(Data to process begins)

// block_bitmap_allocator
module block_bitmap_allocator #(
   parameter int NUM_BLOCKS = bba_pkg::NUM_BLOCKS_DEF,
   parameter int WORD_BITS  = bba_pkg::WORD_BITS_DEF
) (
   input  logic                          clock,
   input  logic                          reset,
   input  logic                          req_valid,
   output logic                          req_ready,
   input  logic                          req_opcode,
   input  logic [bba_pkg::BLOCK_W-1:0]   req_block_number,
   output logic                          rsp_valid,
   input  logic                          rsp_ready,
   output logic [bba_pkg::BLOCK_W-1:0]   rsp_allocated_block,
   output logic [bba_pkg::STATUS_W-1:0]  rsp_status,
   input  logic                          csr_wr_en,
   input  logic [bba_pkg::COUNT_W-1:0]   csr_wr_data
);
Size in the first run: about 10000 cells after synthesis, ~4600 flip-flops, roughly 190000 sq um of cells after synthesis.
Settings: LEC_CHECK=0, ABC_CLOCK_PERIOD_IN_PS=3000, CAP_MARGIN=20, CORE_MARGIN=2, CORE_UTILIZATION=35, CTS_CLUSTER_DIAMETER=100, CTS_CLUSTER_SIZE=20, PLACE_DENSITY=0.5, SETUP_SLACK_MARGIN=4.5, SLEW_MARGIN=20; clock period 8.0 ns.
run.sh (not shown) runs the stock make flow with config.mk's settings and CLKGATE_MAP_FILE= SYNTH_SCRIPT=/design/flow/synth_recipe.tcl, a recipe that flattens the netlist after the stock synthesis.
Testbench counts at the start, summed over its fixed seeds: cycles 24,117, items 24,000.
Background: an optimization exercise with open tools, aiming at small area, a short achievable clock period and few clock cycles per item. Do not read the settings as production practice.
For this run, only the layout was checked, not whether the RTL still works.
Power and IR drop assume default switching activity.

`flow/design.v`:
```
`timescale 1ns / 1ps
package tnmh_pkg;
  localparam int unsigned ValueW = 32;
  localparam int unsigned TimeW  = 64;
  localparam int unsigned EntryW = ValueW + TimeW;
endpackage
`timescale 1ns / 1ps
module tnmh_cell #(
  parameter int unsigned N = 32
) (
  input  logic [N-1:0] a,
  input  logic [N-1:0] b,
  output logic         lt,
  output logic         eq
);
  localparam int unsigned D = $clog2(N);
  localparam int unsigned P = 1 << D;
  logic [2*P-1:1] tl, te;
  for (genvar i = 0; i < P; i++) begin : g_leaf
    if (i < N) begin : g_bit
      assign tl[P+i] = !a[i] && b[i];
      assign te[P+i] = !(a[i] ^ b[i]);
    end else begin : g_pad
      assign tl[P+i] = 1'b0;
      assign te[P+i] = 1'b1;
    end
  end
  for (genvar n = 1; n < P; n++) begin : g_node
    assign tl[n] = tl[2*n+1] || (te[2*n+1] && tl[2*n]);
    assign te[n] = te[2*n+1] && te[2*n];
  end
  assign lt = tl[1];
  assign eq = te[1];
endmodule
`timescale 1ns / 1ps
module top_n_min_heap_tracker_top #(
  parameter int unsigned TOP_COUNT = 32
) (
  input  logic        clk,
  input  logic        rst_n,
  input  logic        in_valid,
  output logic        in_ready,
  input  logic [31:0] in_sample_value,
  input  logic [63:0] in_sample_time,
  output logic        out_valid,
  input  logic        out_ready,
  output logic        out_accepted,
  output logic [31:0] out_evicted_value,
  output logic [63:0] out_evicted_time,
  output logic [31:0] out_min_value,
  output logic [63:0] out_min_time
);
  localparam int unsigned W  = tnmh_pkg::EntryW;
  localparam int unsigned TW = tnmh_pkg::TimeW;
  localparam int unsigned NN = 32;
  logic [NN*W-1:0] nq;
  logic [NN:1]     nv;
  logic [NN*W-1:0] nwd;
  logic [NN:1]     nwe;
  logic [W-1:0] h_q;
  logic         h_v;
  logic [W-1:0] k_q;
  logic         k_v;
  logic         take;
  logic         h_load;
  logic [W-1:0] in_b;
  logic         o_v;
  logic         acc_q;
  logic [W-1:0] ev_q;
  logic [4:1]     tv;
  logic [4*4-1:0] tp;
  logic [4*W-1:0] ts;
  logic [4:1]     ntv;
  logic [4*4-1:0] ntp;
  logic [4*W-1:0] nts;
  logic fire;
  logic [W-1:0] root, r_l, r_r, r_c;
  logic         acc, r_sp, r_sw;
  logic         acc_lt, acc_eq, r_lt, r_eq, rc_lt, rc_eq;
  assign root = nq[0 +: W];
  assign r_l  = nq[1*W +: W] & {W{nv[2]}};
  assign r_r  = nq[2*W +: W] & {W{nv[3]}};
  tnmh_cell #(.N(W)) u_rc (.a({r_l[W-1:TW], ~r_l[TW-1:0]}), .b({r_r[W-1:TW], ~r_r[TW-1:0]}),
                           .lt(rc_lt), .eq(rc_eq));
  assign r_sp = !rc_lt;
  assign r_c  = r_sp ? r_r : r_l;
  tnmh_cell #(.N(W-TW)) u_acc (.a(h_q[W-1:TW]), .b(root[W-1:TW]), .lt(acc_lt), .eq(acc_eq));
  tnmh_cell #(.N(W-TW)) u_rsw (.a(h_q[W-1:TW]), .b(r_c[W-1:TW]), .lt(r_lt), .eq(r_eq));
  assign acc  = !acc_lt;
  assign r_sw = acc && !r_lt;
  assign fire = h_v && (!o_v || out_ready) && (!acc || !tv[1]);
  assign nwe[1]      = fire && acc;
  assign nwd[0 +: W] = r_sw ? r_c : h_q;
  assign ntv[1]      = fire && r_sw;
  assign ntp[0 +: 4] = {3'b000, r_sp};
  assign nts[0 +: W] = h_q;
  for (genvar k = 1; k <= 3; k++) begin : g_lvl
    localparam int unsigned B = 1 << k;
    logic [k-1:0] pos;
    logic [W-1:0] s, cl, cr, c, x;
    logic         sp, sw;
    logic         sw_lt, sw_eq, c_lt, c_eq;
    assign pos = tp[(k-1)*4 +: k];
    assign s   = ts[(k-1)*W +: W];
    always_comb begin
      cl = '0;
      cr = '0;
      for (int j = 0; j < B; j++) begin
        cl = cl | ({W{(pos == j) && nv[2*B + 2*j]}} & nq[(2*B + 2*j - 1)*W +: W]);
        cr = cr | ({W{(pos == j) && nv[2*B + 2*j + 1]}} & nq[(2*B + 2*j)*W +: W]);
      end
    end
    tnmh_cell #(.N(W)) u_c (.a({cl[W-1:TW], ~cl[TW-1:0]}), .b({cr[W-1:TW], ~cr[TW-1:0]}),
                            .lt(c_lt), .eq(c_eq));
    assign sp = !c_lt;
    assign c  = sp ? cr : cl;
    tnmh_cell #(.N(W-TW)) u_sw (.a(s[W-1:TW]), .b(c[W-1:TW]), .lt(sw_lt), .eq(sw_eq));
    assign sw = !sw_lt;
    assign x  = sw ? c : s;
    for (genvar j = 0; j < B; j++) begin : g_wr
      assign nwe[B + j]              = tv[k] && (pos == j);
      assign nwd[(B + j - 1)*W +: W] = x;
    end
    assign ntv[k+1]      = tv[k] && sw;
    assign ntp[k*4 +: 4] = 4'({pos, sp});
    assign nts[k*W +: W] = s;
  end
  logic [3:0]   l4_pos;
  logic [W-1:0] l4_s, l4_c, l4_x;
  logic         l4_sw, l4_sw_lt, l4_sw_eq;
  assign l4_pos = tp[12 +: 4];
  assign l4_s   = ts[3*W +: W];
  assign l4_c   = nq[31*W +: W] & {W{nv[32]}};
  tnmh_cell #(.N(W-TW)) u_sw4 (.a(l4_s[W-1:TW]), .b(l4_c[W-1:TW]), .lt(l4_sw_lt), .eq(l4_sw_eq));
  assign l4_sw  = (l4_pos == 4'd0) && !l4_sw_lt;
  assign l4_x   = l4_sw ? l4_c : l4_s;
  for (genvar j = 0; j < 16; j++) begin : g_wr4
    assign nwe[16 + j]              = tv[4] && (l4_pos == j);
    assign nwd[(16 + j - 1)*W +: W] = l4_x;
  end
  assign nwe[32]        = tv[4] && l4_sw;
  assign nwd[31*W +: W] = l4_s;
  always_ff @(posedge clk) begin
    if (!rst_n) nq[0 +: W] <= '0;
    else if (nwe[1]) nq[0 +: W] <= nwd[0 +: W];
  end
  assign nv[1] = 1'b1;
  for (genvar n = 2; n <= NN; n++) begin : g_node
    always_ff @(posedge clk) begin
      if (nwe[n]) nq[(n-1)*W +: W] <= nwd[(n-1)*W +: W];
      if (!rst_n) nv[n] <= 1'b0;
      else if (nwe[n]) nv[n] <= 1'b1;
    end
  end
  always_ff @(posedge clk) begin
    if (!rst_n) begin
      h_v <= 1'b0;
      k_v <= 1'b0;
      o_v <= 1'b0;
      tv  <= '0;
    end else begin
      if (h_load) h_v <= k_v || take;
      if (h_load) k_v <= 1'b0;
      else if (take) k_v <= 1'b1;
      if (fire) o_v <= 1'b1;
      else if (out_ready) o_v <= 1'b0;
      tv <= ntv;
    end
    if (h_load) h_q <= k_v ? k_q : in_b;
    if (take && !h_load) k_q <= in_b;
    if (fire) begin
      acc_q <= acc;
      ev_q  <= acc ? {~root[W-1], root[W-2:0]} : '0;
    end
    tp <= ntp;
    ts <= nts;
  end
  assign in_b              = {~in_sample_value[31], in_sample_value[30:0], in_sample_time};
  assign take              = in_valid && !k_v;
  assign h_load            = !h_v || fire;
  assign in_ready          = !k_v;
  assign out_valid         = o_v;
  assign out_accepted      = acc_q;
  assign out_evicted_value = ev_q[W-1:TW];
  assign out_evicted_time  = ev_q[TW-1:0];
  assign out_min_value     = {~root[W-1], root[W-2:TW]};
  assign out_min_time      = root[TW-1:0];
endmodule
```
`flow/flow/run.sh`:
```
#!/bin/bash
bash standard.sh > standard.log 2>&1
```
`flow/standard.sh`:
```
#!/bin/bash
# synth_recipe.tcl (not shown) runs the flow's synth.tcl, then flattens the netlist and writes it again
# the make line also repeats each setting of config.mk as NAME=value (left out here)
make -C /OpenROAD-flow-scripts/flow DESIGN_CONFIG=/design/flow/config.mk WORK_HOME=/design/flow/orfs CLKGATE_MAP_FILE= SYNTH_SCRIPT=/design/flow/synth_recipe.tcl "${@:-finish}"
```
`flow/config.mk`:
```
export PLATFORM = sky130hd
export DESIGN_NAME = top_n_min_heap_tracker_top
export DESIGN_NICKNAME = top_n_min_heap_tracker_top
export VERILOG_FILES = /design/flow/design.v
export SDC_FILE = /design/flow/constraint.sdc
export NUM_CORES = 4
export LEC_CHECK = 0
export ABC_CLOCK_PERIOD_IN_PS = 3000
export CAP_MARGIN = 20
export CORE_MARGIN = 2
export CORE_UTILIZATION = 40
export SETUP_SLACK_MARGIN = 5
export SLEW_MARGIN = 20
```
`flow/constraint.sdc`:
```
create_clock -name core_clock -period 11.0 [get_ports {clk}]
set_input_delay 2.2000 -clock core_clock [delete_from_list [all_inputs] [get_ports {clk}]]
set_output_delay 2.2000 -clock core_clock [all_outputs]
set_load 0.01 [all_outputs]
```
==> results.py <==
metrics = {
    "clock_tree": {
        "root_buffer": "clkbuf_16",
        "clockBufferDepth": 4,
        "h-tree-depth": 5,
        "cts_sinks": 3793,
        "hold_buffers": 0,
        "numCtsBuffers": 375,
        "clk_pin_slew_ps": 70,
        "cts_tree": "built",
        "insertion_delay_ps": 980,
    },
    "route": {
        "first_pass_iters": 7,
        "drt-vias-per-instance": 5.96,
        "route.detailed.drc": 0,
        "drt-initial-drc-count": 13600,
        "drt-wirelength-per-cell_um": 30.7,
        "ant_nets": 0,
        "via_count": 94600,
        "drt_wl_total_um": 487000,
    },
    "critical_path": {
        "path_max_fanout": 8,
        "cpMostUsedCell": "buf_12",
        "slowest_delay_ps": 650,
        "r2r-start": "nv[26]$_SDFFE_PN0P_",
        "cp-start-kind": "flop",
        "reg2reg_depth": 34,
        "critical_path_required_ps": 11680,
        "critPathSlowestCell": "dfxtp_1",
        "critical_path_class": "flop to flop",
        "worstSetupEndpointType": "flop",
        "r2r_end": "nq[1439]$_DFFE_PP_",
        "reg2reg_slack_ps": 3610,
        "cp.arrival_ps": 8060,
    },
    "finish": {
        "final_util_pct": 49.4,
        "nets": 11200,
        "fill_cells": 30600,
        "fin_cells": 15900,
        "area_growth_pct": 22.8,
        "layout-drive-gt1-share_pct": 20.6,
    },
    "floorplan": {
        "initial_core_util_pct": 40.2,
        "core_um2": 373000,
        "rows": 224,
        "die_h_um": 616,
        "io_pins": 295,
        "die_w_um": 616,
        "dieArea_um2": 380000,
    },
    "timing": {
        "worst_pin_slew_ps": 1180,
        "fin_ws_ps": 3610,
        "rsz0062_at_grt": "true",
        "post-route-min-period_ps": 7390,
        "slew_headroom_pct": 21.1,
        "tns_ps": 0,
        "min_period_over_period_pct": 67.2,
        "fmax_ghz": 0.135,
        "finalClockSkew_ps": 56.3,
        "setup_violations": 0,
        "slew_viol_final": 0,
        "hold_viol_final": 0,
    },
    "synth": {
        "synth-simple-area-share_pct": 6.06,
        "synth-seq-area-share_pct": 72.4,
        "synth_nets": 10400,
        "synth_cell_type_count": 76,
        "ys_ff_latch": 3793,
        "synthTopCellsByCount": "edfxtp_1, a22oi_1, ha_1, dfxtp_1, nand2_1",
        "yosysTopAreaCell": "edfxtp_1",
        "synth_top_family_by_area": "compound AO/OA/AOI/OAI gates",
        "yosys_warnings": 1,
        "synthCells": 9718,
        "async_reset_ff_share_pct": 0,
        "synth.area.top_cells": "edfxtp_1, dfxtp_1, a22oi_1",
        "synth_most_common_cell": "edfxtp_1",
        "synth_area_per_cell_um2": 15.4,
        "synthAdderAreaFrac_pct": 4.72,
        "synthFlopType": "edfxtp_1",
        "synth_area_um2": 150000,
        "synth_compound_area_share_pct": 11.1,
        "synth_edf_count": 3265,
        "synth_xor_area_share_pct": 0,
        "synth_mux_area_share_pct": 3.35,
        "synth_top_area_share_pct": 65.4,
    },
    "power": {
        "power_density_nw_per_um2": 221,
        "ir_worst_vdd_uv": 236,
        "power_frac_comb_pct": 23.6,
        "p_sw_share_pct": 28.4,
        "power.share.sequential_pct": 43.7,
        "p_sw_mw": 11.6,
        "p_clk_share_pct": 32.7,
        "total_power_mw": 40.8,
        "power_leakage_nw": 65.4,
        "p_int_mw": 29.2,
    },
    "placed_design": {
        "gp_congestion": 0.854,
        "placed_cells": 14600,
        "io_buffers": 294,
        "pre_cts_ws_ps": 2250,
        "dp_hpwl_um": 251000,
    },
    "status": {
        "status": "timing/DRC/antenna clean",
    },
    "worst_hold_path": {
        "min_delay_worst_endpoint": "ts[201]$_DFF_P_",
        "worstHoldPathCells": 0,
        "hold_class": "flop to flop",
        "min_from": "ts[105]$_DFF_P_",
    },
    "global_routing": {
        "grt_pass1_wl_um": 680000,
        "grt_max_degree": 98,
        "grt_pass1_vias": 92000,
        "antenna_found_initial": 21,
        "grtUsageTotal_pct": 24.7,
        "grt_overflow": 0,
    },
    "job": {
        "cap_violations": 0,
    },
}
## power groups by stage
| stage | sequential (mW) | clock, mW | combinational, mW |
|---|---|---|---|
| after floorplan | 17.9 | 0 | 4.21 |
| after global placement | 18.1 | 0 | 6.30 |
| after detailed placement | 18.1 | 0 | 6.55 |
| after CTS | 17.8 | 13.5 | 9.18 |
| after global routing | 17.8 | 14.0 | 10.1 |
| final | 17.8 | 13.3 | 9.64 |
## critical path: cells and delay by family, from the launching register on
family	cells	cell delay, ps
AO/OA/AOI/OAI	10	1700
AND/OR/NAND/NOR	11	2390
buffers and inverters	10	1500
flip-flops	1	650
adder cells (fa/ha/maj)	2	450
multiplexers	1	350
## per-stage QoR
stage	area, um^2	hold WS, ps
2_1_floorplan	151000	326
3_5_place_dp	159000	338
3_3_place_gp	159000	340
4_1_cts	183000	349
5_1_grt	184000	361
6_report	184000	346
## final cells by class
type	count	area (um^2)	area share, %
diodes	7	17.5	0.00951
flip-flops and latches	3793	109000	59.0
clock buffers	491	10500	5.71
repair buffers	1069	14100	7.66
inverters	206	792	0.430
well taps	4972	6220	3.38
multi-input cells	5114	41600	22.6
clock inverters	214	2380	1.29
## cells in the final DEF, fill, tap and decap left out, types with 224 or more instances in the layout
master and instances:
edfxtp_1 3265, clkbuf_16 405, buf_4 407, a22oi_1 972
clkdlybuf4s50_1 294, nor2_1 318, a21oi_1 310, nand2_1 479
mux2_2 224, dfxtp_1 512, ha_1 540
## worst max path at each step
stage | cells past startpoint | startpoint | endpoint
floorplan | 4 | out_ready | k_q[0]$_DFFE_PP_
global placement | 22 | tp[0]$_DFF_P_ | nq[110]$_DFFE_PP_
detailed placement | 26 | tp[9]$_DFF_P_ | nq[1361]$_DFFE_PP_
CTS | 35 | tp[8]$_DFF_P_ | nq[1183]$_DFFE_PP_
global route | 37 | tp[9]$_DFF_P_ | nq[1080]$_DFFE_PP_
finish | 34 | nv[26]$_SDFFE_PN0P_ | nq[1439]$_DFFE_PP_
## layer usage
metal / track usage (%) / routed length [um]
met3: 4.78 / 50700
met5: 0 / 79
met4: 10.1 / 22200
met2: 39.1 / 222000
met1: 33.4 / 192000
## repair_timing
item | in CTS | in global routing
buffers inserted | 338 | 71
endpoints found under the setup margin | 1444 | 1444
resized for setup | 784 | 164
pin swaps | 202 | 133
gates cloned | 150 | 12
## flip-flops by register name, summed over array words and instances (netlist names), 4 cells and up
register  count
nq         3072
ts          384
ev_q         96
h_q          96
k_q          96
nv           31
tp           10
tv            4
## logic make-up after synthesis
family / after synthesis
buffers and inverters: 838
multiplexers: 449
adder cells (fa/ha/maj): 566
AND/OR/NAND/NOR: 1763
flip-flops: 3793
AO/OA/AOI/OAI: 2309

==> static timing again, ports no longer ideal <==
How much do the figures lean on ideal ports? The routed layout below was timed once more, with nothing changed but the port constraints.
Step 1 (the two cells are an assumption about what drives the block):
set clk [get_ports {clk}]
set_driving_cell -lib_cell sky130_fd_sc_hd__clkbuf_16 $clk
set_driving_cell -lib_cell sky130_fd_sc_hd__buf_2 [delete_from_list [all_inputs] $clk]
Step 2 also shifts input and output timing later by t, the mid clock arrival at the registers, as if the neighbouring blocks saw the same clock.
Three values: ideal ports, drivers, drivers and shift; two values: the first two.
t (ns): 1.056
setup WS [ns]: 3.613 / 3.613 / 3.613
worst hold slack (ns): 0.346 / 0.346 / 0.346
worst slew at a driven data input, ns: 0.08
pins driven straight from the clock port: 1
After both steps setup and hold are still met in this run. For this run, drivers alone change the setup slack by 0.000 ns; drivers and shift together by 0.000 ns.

(Data to process ends)

§ Task prompt
Read through the listing and copy each line in which the word "flops" occurs.

§ Answer section
Size in the first run: about 10000 cells after synthesis, ~4600 flip-flops, roughly 190000 sq um of cells after synthesis.
flip-flops	1	650
flip-flops and latches	3793	109000	59.0
## flip-flops by register name, summed over array words and instances (netlist names), 4 cells and up
flip-flops: 3793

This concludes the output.